ですが、だからといってあなたがご自身を犠牲にする必要はありません」
「…見捨てれば良かったの…?」
リリアンヌは、そっと眉をひそめた。
「助けられるちからがあるのに、放っておけば良かったと言うのですか…?」
「…そうは思いません。ですが、殿下のそのちからは、常識を超えている」
「それを使うことは、悪いことなのですか?」
「……」
アランフォースは見つめたまま、口を閉じた。
「……」
その目を避けるように、視線を足元に落とした。
分かっている。
矛盾しているのは、自分の方だ。
アランフォースは、ただ心配してくれているだけだ。
あの時、アイラに加護のちからを送ることを断られたら、
自分も白のちからを使えることを話すつもりだった。
治せるちからがあるのに、使わないという選択だけはなかった。
結局…貧民区の時の二の舞だ。
自分で決めた道を、自分が外れている。
自分自身で、首を絞めている。
窮屈で、苦しい。
「…申し訳ありません。
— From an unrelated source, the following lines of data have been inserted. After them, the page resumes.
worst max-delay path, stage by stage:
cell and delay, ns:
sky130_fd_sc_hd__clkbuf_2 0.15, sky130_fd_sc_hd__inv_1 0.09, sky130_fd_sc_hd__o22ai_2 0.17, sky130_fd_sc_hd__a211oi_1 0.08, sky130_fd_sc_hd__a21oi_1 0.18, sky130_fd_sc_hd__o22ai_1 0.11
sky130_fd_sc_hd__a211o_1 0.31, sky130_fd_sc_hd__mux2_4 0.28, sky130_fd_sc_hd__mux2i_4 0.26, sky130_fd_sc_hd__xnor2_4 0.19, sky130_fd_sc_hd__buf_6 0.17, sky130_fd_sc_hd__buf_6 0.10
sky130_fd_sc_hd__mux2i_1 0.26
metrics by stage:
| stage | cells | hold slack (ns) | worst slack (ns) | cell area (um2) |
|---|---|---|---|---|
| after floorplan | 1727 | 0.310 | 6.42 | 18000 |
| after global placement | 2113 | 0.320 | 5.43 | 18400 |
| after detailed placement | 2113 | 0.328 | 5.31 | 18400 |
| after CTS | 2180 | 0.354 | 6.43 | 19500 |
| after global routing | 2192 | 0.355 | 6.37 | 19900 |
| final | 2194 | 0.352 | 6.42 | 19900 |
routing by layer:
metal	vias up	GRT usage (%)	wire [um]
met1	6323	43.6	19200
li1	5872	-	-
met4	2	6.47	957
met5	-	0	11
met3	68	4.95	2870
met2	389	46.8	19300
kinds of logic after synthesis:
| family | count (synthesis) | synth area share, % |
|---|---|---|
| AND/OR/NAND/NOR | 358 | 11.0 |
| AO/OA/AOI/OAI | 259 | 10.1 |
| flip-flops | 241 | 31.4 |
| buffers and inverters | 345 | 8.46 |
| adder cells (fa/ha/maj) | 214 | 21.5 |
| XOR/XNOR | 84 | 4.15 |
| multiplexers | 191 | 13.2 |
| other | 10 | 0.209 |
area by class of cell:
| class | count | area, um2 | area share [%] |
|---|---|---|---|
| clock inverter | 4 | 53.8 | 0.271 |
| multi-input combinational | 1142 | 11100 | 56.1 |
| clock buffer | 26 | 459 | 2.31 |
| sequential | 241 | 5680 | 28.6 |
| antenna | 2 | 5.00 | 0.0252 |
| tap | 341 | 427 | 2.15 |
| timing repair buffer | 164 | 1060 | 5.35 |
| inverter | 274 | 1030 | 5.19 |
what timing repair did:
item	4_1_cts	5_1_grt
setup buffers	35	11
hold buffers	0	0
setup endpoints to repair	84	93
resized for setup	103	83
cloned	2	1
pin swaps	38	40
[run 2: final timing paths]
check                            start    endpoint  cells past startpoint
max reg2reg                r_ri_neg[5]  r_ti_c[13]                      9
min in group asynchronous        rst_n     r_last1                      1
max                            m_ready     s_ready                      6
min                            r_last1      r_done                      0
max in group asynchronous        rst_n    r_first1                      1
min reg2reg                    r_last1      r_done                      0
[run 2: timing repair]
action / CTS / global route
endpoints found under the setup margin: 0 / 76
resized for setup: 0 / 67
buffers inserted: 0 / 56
悲しませるつもりはありませんでした」
アランフォースが、静かに口を開いた。
「…違います。謝るのは、こちらの方です」
リリアンヌは下を向いたまま、小さく首を振った。
「アランフォース副団長にたくさん嘘をつかせてしまって、ごめんなさい」
白のちからを持っていることを、隠してもらっている。
スノウを見つけた場所だって、誤魔化してもらった。
それなのに、懲りずにまた、嘘をついて白のちからを使った。
「もう隠しきれないと思ったら、陛下に報告してくださって結構です」
前回、アランフォースがどんな責任を負ったのかも分からない。
それでも、まだこんなに協力してくれている。
「私が、アランフォース副団長を巻き込んだだけです」
もう、十分だ。
もう、これ以上巻き込みたくない。
「…そんな寂しいことを、言わないでください」
「…!」
聞いたことのない声色に、はっと顔を上げた。
「何でも力になると、約束したはずです」
アランフォースは、真剣な目を向けていた。
「……」
リリアンヌは、ぐっと口を噤んだ。
「私は、リリアンヌ殿下を信じます」
「…え」
「意味があって、隠されているのでしょう?」
「…はい」
素直に、頷いた。
「私は殿下を信じて、その嘘に付き合います。ですからリリアンヌ殿下も、私を信用してくれませんか」
「し、信用しています…!」
とっくに、アランフォースのことは信用している。
「そうではなく…もっと私を使ってください。何があっても、あなたの隠していることを勝手に報告したりはしません」
「…!?つ、使うだなんて」
「先ほどの討伐のように。私を信用して、頼ってください」
「…!」
リリアンヌは、はっと目を見開いた。
『お願いします…これは、アランフォース副団長にしか頼めない』
「あの時の殿下は…大変勇ましく、格好良かったですよ」
アランフォースは、優しく目を細めた。
「…アランフォース副団長も、すごく格好良かったです」
釣られるように、ふっと顔を綻ばせた。
「…私は、ただ剣を振るっただけです」
「いいえ。アランフォース副団長がとても速かったから、私もちからが持ちました」
「あんな必死に駆けたのは、逃げるあなたを追いかけた時以来です」
「その節は、お世話になりました」
当時のことを思い出し、くすくすと笑みがこぼれた。
「…そんな顔をされたら、もう何も言えませんね」
アランフォースは苦笑混じりに、小さく微笑んだ。
「アランフォース副団長…私を信じてくださって、ありがとうございました」
伝えたかったことを、ようやく言えた。
「すごく…嬉しかったです」
やっと、分かった気がする。
あの時の、ギタンの言葉の意味が。
『やりたいことをしたいなら、信用できる味方を増やせ』
『心から信頼できる人間をつくれ』
こんなに隠しごとをしているのに、
たくさん、嘘ばかりついているのに。
アランフォースは、信じると言ってくれた。
それが、こんなにも嬉しいとは思わなかった。
驚くほど…胸が、温かさでいっぱいだ。
誰よりも、心強い味方ができた。
まだ、何も解決できていないけれど、
それだけで、前に進めそうだった。